В угождение народу он явно соболезновал о пленном брате и о прочих и требовал от меня записки к русскому начальству о выдаче за меня всех пленных; как корыстолюбец и приверженец Шамиля — хотел денег: ибо из большей суммы большая доля досталась бы Шамилю, а на этом угождении основывал он прочность настоящего своего положения и виды на лучшее будущее.

Почти каждый день, наедине, требовал он записки, говоря: «Многие из наших гибнут — это судьба; пусть пропадает брат мой и мусульмане! А мне подай денег, денег и денег! Не дашь — тут и погибнешь! Разве я попадусь, тогда обменяемся!»

А как только кто-либо являлся, тогда речь снова заводилась о записке к кому бы то ни было, вообще об освобождении, но почувствительнее содержанием, и чем более будут в ней выражены: тягость и неудобства жизни, болезнь и проч., хотя бы и ложно, — тем результат ее успешнее и выгоднее.

Чтобы скорее достичь желаемого, Тарам принялся за меня иначе. Вечером явилось ко мне несколько чеченцев с бумагою и карандашом и требовали, чтобы я написал записку о выдаче пленных. Я долго не соглашался; мне совали бумагу и карандаш в руки, я молчал, не брал, и они падали на землю. Чеченцы сердились, выходили из себя, толкали и били меня где и чем попало. Тарам был у себя на половине, отделявшейся от моей — стеною. Вошедшие вновь два человека начали ласково убеждать меня снова о записке. Я молчал. Терпение их лопнуло: но я терпел и не дал в ответ ни ползвука. Тогда, заметив мне, что ведь русские вешают чеченцев, связали руки, вздернули меня кверху ногами веревкой за кандалы к матице, — и я повис в воздухе. Вошел Тарам. Я налился кровью, на ногах чуть кости не треснули; но, к счастью, еще кто-то вошел, крикнул, и меня сняли. Тарам, выхватив кинжал, бросился на меня, но его удержали и вывели на его половину. Этим не кончилось: дымящейся головней подкуривали нос и глаза, тыкая в лицо головешку и держа за усы. Как ни несносно было подобное обращение, но чтобы, во-первых, избавить его, во-вторых — испытать, что будет, если напишу записку, которая не составляла в глазах моих особенной важности, я предположил себе написать ее, если того потребуют.

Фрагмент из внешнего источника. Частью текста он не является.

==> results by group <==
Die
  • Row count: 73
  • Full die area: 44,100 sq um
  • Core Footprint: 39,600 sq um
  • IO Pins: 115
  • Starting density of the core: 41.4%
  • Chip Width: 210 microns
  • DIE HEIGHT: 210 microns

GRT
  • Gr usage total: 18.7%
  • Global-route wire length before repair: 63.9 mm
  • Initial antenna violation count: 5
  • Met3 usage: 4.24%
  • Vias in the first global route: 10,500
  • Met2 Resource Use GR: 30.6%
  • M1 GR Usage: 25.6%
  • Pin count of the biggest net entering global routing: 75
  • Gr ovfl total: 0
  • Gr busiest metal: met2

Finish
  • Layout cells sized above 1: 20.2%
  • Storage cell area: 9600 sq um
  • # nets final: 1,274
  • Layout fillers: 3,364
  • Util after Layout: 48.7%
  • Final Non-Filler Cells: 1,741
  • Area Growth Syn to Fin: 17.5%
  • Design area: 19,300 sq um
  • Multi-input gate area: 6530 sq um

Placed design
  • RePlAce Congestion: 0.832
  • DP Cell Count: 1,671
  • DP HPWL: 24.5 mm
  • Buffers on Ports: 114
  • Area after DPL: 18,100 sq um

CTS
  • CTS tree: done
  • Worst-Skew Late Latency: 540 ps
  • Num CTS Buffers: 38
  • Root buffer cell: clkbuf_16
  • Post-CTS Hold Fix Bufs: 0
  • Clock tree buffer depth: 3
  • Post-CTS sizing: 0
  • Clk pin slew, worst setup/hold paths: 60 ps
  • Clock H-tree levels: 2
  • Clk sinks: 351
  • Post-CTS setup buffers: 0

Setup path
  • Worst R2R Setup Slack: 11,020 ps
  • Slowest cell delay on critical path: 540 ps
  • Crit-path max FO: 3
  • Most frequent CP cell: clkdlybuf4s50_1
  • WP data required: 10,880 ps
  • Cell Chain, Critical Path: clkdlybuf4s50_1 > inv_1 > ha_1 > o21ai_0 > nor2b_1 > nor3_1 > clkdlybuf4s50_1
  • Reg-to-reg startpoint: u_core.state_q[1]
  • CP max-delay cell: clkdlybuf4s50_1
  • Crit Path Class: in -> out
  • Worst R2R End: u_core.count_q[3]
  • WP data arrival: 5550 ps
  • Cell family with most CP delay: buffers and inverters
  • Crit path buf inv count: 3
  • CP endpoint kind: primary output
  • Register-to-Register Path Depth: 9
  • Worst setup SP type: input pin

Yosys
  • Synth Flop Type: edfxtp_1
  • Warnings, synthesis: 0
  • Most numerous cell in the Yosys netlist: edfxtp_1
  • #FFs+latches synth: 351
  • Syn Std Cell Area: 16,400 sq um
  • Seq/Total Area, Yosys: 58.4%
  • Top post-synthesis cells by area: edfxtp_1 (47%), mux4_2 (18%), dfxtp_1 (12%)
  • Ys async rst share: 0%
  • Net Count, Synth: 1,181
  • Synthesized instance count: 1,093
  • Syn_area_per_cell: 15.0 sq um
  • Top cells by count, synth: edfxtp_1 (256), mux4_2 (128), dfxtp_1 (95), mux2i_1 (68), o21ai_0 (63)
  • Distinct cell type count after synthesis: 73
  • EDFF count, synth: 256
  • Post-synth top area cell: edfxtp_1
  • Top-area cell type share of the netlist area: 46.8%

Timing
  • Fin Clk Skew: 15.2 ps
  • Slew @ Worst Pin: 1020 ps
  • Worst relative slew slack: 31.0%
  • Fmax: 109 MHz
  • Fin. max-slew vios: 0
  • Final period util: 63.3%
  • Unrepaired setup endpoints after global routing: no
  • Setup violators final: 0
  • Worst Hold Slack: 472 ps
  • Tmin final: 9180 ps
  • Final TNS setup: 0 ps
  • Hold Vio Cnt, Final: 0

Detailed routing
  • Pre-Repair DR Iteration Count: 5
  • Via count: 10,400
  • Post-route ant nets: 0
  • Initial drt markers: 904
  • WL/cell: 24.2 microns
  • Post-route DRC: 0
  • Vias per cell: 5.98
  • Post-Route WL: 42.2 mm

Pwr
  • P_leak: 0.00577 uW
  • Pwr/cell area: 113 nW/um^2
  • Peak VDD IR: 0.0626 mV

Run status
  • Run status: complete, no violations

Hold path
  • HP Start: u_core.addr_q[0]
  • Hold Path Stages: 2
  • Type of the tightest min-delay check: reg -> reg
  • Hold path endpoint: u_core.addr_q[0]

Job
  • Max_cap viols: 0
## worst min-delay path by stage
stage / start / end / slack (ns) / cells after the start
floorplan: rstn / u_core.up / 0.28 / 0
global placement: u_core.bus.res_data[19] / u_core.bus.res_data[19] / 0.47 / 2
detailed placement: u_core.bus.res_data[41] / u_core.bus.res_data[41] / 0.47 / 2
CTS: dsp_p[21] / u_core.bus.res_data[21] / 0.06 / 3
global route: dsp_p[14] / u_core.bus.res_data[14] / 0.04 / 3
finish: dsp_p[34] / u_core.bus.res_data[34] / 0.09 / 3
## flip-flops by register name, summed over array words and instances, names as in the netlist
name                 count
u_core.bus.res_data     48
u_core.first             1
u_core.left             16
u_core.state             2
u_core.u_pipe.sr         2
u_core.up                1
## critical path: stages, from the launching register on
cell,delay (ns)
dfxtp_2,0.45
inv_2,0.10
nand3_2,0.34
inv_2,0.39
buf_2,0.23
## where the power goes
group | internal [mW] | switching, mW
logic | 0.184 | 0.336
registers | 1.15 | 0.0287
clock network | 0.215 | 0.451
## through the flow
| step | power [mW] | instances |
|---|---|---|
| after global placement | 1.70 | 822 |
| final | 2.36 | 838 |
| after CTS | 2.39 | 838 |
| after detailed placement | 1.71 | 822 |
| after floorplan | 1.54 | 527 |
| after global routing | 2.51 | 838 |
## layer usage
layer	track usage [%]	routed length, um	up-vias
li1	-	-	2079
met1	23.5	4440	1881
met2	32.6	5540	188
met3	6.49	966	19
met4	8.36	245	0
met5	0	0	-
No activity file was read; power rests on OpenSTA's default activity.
===== config.mk =====
export PLATFORM = sky130hd
export DESIGN_NAME = rr_mux4_arbiter
export DESIGN_NICKNAME = d
export VERILOG_FILES = /design/src/rtl/rr_mux4_arbiter.sv
export SDC_FILE = /design/constraint.sdc
export NUM_CORES = 1
export LEC_CHECK = 0
export CAP_MARGIN = 20
export CORE_MARGIN = 1
export CORE_UTILIZATION = 35
export DETAILED_ROUTE_END_ITERATION = 10
export PLACE_DENSITY = 0.56
export SYNTH_ARGS = -nofsm -noshare
export SYNTH_HDL_FRONTEND = slang
export SYNTH_SLANG_ARGS = --single-unit

===== constraint.sdc =====
create_clock -name clk -period 4.3 [get_ports clk]
set_input_delay 0.86 -clock clk [delete_from_list [all_inputs] [get_ports clk]]
set_output_delay 0.86 -clock clk [all_outputs]
set_load 0.02 [all_outputs]
## src/rtl/mcu_spi_link.sv

```systemverilog
// SPI slave link between the board MCU and the core: deserialises MCU frames,
// routes bytes to one of four command targets and returns their replies on MISO.
//
//  state  | meaning
//  IDLE   | chip select released, waiting for a fresh select
//  TARGET | receiving the target-select byte
//  CMD    | receiving the command byte (strobed with mcu_start = 1)
//  DATA   | receiving payload bytes (strobed with mcu_start = 0)
module mcu_spi_link #(
   parameter int SYNC_STAGES = 2
) (
   input  logic       clk,
   input  logic       reset,
   input  logic       spi_io_ss,
   input  logic       spi_io_clk,
   input  logic       spi_io_din,
   output logic       spi_io_dout,
   output logic       mcu_sys_strobe,
   output logic       mcu_hid_strobe,
   output logic       mcu_osd_strobe,
   output logic       mcu_sdc_strobe,
   output logic       mcu_start,
   output logic [7:0] mcu_dout,
   input  logic [7:0] mcu_sys_din,
   input  logic [7:0] mcu_hid_din,
   input  logic [7:0] mcu_osd_din,
   input  logic [7:0] mcu_sdc_din,
   output logic       busy
);

   typedef enum logic [1:0] {IDLE, TARGET, CMD, DATA} state_t;
   typedef enum logic [2:0] {
      TGT_SYS  = 3'd0,
      TGT_HID  = 3'd1,
      TGT_OSD  = 3'd2,
      TGT_SDC  = 3'd3,
      TGT_NONE = 3'd4
   } tgt_t;

   logic [SYNC_STAGES-1:0] ss_sync_q, sck_sync_q, din_sync_q;
   logic       ss_s, sck_s, din_s;
   logic       ss_prev_q, sck_prev_q;
   logic       sck_rise, sck_fall, ss_fall;
   state_t     state_q;
   tgt_t       tgt_q, tgt_d;
   logic [7:0] rx_q, rx_d, tx_q, dout_q, reply_d;
   logic [2:0] bitcnt_q;
   logic       done_q, load_pend_q;
   logic [3:0] strobe_q;
   logic       start_q, busy_q;

   assign ss_s  = ss_sync_q[SYNC_STAGES-1];
   assign sck_s = sck_sync_q[SYNC_STAGES-1];
   assign din_s = din_sync_q[SYNC_STAGES-1];

   assign sck_rise = sck_s & ~sck_prev_q;
   assign sck_fall = ~sck_s & sck_prev_q;
   // ss_prev_q resets low so a select already active at reset release never opens a frame
   assign ss_fall  = ss_prev_q & ~ss_s;

   assign rx_d  = {rx_q[6:0], din_s};
   assign tgt_d = (rx_q[7:2] == 6'd0) ? tgt_t'({1'b0, rx_q[1:0]}) : TGT_NONE;

   always_comb begin
      reply_d = 8'h00;
      if (state_q == DATA) begin
         case (tgt_q)
            TGT_SYS: reply_d = mcu_sys_din;
            TGT_HID: reply_d = mcu_hid_din;
            TGT_OSD: reply_d = mcu_osd_din;
            TGT_SDC: reply_d = mcu_sdc_din;
            default: reply_d = 8'h00;
         endcase
      end
   end

   always_ff @(posedge clk or posedge reset) begin
      if (reset) begin
         ss_sync_q   <= '0;
         sck_sync_q  <= '0;
         din_sync_q  <= '0;
         ss_prev_q   <= 1'b0;
         sck_prev_q  <= 1'b0;
         state_q     <= IDLE;
         tgt_q       <= TGT_NONE;
         rx_q        <= 8'h00;
         tx_q        <= 8'h00;
         dout_q      <= 8'h00;
         bitcnt_q    <= 3'd0;
         done_q      <= 1'b0;
         load_pend_q <= 1'b0;
         strobe_q    <= 4'b0000;
         start_q     <= 1'b0;
         busy_q      <= 1'b0;
      end else begin
         ss_sync_q  <= {ss_sync_q[SYNC_STAGES-2:0], spi_io_ss};
         sck_sync_q <= {sck_sync_q[SYNC_STAGES-2:0], spi_io_clk};
         din_sync_q <= {din_sync_q[SYNC_STAGES-2:0], spi_io_din};
         ss_prev_q  <= ss_s;
         sck_prev_q <= sck_s;
         strobe_q   <= 4'b0000;
         start_q    <= 1'b0;
         done_q     <= 1'b0;

         if (ss_s) begin
            state_q     <= IDLE;
            tgt_q       <= TGT_NONE;
            bitcnt_q    <= 3'd0;
            tx_q        <= 8'h00;
            load_pend_q <= 1'b0;
            busy_q      <= 1'b0;
         end else if (state_q == IDLE) begin
            if (ss_fall) begin
               state_q     <= TARGET;
               tgt_q       <= TGT_NONE;
               bitcnt_q    <= 3'd0;
               rx_q        <= 8'h00;
               tx_q        <= 8'h00;
               load_pend_q <= 1'b0;
               busy_q      <= 1'b1;
            end
         end else begin
            busy_q <= 1'b1;
            if (sck_rise) begin
               rx_q     <= rx_d;
               bitcnt_q <= bitcnt_q + 3'd1;
               if (bitcnt_q == 3'd7)
                  done_q <= 1'b1;
            end
            if (sck_fall) begin
               if (load_pend_q) begin
                  tx_q        <= reply_d;
                  load_pend_q <= 1'b0;
               end else begin
                  tx_q <= {tx_q[6:0], 1'b0};
               end
            end
            // reply for this byte is picked up on the next falling edge
            if (done_q) begin
               load_pend_q <= 1'b1;
               case (state_q)
                  TARGET: begin
                     tgt_q   <= tgt_d;
                     state_q <= CMD;
                  end
                  default: begin
                     state_q <= DATA;
                     if (tgt_q != TGT_NONE) begin
                        strobe_q[tgt_q[1:0]] <= 1'b1;
                        start_q              <= (state_q == CMD);
                        dout_q               <= rx_q;
                     end
                  end
               endcase
            end
         end
      end
   end

   assign spi_io_dout    = tx_q[7];
   assign mcu_sys_strobe = strobe_q[0];
   assign mcu_hid_strobe = strobe_q[1];
   assign mcu_osd_strobe = strobe_q[2];
   assign mcu_sdc_strobe = strobe_q[3];
   assign mcu_start      = start_q;
   assign mcu_dout       = dout_q;
   assign busy           = busy_q;

endmodule

```
<file path="config.mk">
export PLATFORM = sky130hd
export DESIGN_NAME = controle_entrada_saida
export DESIGN_NICKNAME = d
export VERILOG_FILES = /design/src/rtl/controle_entrada_saida.sv
export SDC_FILE = /design/constraint.sdc
export NUM_CORES = 1
export LEC_CHECK = 0
export CAP_MARGIN = 25
export CORE_MARGIN = 2
export CORE_UTILIZATION = 35
export CTS_BUF_LIST = sky130_fd_sc_hd__clkbuf_4 sky130_fd_sc_hd__clkbuf_8 sky130_fd_sc_hd__clkbuf_16
export CTS_CLUSTER_SIZE = 16
export DETAILED_ROUTE_END_ITERATION = 12
export PLACE_DENSITY = 0.76
export SLEW_MARGIN = 5
export SYNTH_ARGS = -nofsm -noshare
export SYNTH_HDL_FRONTEND = slang
export SYNTH_SLANG_ARGS = --single-unit
</file>
<file path="constraint.sdc">
create_clock -name clock -period 1.7 [get_ports clock]
set_input_delay 0.34 -clock clock [delete_from_list [all_inputs] [get_ports clock]]
set_output_delay 0.34 -clock clock [all_outputs]
set_load 0.02 [all_outputs]
</file>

Развязав руки, снова дали мне бумагу и карандаш, с криком: «Пиши»! Молча написал я и бросил ее подле[326]. Люди вышли довольные; но из другой половины я услышал голос Тарама: «Дурак, дурак!»

Это меня озадачило: потому ли я дурак, что не выдержал характера, или потому, что допустил себя бить, когда, казалось, можно было избегнуть этого?

Но я понял Тарама: он не хотел вообще моей записки о размене пленных; ему нужны были деньги, и из них, секретно, особенная часть на его долю. В этих видах посредничество мое вредно, потому что не могло быть скрыто от людей.